In 2023, Zhou et al. reported the first blind randomized controlled trial to evaluate the effects of VMS on neurodevelopment, as well as the gut microbiome and metabolome.Citation19 The study enrolled a total of 76 infants, who were randomly assigned to three group: the VMS group (n = 35), the CS group (n = 41), and an additional reference control group of 33 VD infants. Vaginal samples were collected from all mothers and stool samples were obtained from the infants at four time points (days 3, 7, 30 and 42). Neurodevelopmental assessments were conducted using the babies’ Ages and Stages Questionnaire, Third Edition (ASQ-3), with total score and subdomain scores at 3 and 6 months. The safety of VMS was evaluated as the primary outcome, and it was found that the incidence of adverse events were not significantly different between the VMS and control group. Interestingly, infants in the VMS group showed significantly higher total ASQ-3 scores at 3–6 months compared to the CS group, representing an approximate 10% increase. Furthermore, VMS was found to promote the maturation of the gut microbiota in CS infants within the 42 days of life, bringing it significantly closer to that of VD infants. The effect was characterized by an increase in beneficial bacteria such as Lactobacillus, Bifidobacterium, and Escherichia, as well as a reduction in opportunistic pathogens including Klebsiella. Additionally, VMS increased the levels of 15 gut metabolites, including L-lactic acid, homovanillic acid, and indolelactic acid, which were reported to associate with mental disorders.Citation20 These results suggest that VMS might affect neurodevelopment in CS infants through the modulation of the gut microbiota and related metabolites. Importantly, this study is the first to employ a blinded design to investigate the effects of VMS and has identified phenotypic differences. However, it also highlights the need for future research with hard clinical endpoints and expanded sample sizes studies to validate these findings.

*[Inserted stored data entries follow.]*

### src/rtl/exec_writeback_stage.sv
// Execute/writeback stage: commits ALU results into the register file, CPSR,
// data memory and PC. Loads take one extra cycle (LOAD state, stall high).
// Handshake: an instruction is accepted on a rising edge where in_valid=1 and
// stall=0; while stall=1 upstream holds its inputs and in_valid is ignored.
module exec_writeback_stage #(
  parameter int RF_DEPTH   = 8,
  parameter int DMEM_DEPTH = 16
) (
  input  logic       clk,
  input  logic       reset,
  input  logic       in_valid,
  input  logic [3:0] control,
  input  logic       cond_satisfy,
  input  logic [7:0] alu_out,
  input  logic [3:0] conditions_flags,
  input  logic       cpsr_write,
  input  logic [2:0] rd,
  input  logic [7:0] store_data,
  input  logic [2:0] rs1,
  input  logic [2:0] rs2,
  output logic [7:0] rdata1,
  output logic [7:0] rdata2,
  output logic [3:0] inst_conds,
  output logic [7:0] pc,
  output logic       stall,
  output logic       dbg_state
);

  localparam logic [3:0] OP_AND = 4'b0000;
  localparam logic [3:0] OP_XOR = 4'b0001;
  localparam logic [3:0] OP_SUB = 4'b0010;
  localparam logic [3:0] OP_ADD = 4'b0011;
  localparam logic [3:0] OP_MOV = 4'b0110;
  localparam logic [3:0] OP_B   = 4'b0111;
  localparam logic [3:0] OP_LDR = 4'b1000;
  localparam logic [3:0] OP_STR = 4'b1001;
  localparam logic [3:0] OP_BEQ = 4'b1010;
  localparam logic [3:0] OP_BNE = 4'b1011;

  typedef enum logic {S_IDLE = 1'b0, S_LOAD = 1'b1} state_t;

  state_t      r_state;
  state_t      w_next_state;
  logic [7:0]  r_rf   [RF_DEPTH];
  logic [7:0]  r_dmem [DMEM_DEPTH];
  logic [7:0]  r_pc;
  logic [3:0]  r_cpsr;
  logic [3:0]  r_ld_addr;
  logic [2:0]  r_ld_rd;

  logic        w_accept;
  logic        w_commit;
  logic        w_rf_op;
  logic        w_branch;
  logic        w_is_str;
  logic        w_is_ldr;
  logic        w_load_wr;
  logic        w_wr_en;
  logic [2:0]  w_wr_addr;
  logic [7:0]  w_wr_data;

  // Opcode decode into the few action classes the stage cares about
  always_comb begin
    w_rf_op  = 1'b0;
    w_branch = 1'b0;
    w_is_str = 1'b0;
    w_is_ldr = 1'b0;
    case (control)
      OP_AND, OP_XOR, OP_SUB, OP_ADD, OP_MOV: w_rf_op  = 1'b1;
      OP_B, OP_BEQ, OP_BNE:                   w_branch = 1'b1;
      OP_STR:                                 w_is_str = 1'b1;
      OP_LDR:                                 w_is_ldr = 1'b1;
      default: ;
    endcase
  end

  assign w_accept  = in_valid && (r_state == S_IDLE);
  assign w_commit  = w_accept && cond_satisfy;
  assign w_load_wr = (r_state == S_LOAD);

  // Single register-file write port shared by ALU results and load returns;
  // the two sources never coincide because LOAD blocks acceptance.
  assign w_wr_en   = !reset && (w_load_wr || (w_commit && w_rf_op));
  assign w_wr_addr = w_load_wr ? r_ld_rd : rd;
  assign w_wr_data = w_load_wr ? r_dmem[r_ld_addr] : alu_out;

  // Read ports with write-through bypass of the value being written this cycle
  always_comb begin
    rdata1 = r_rf[rs1];
    rdata2 = r_rf[rs2];
    if (w_wr_en && (w_wr_addr == rs1)) rdata1 = w_wr_data;
    if (w_wr_en && (w_wr_addr == rs2)) rdata2 = w_wr_data;
  end

  // Register file storage; reset clears every entry
  always_ff @(posedge clk) begin
    if (reset) begin
      for (int i = 0; i < RF_DEPTH; i++) r_rf[i] <= '0;
    end else if (w_wr_en) begin
      r_rf[w_wr_addr] <= w_wr_data;
    end
  end

  // Data memory: no reset, stores address with the low nibble only (wraps)
  always_ff @(posedge clk) begin
    if (!reset && w_commit && w_is_str) r_dmem[alu_out[3:0]] <= store_data;
  end

  // PC, CPSR and pending-load bookkeeping
  always_ff @(posedge clk) begin
    if (reset) begin
      r_pc      <= 8'h00;
      r_cpsr    <= 4'h0;
      r_ld_addr <= 4'h0;
      r_ld_rd   <= 3'h0;
    end else if (w_accept) begin
      r_pc <= (w_commit && w_branch) ? alu_out : r_pc + 8'd4;
      if (w_commit && cpsr_write) r_cpsr <= conditions_flags;
      if (w_commit && w_is_ldr) begin
        r_ld_addr <= alu_out[3:0];
        r_ld_rd   <= rd;
      end
    end
  end

  // FSM state register
  always_ff @(posedge clk) begin
    if (reset) r_state <= S_IDLE;
    else       r_state <= w_next_state;
  end

  // FSM next state and stall output
  always_comb begin
    w_next_state = r_state;
    stall        = 1'b0;
    case (r_state)
      S_IDLE: if (w_commit && w_is_ldr) w_next_state = S_LOAD;
      S_LOAD: begin
        stall        = 1'b1;
        w_next_state = S_IDLE;
      end
      default: w_next_state = S_IDLE;
    endcase
  end

  assign inst_conds = r_cpsr;
  assign pc         = r_pc;
  assign dbg_state  = r_state;

endmodule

Notably, the trials on VMS do not always show beneficial effects on the infants. In 2022, Liu et al. reported a randomized controlled trial to investigate the effects of VMS on gut microbiota, growth, and allergy risk in CS infants.Citation21 The study included 117 mother-infant pairs, with 57 assigned to the VMS group and 60 to the control group. Meconium samples were collected from all infant, and measurement of their length and weight were taken. Fecal samples were collected at 6, 12, 18, and 24 months and allergen-specific IgE levels were assessed in infant serum at 18 months. The results revealed no statistically significant differences between the two groups in terms of BMI, BMI z-scores, total allergy risk, experienced allergic symptoms, or diagnosed with allergic diseases at any of the four time points assessed(6, 12, 18, and 24 months). Furthermore, the relative abundance of dominant phyla (Proteobacteria, Firmicutes, Bacteroidota, Actinobacteriota) in both meconium and fecal samples were similar between the two groups at all four time points, and there were no significant differences observed in microbial community richness or diversity. However, at 6 months, a slightly higher relative abundance of genera Lactobacillus and Bacteroides was observed in the VMS group. The researchers suggested that there may be differences during the early critical window that they did not include in their study design. Additionally, factors such as the preparation and testing of maternal vaginal fluids gauze, infant feeding mode, and the impact of COVID-19 pandemic might also affect their results.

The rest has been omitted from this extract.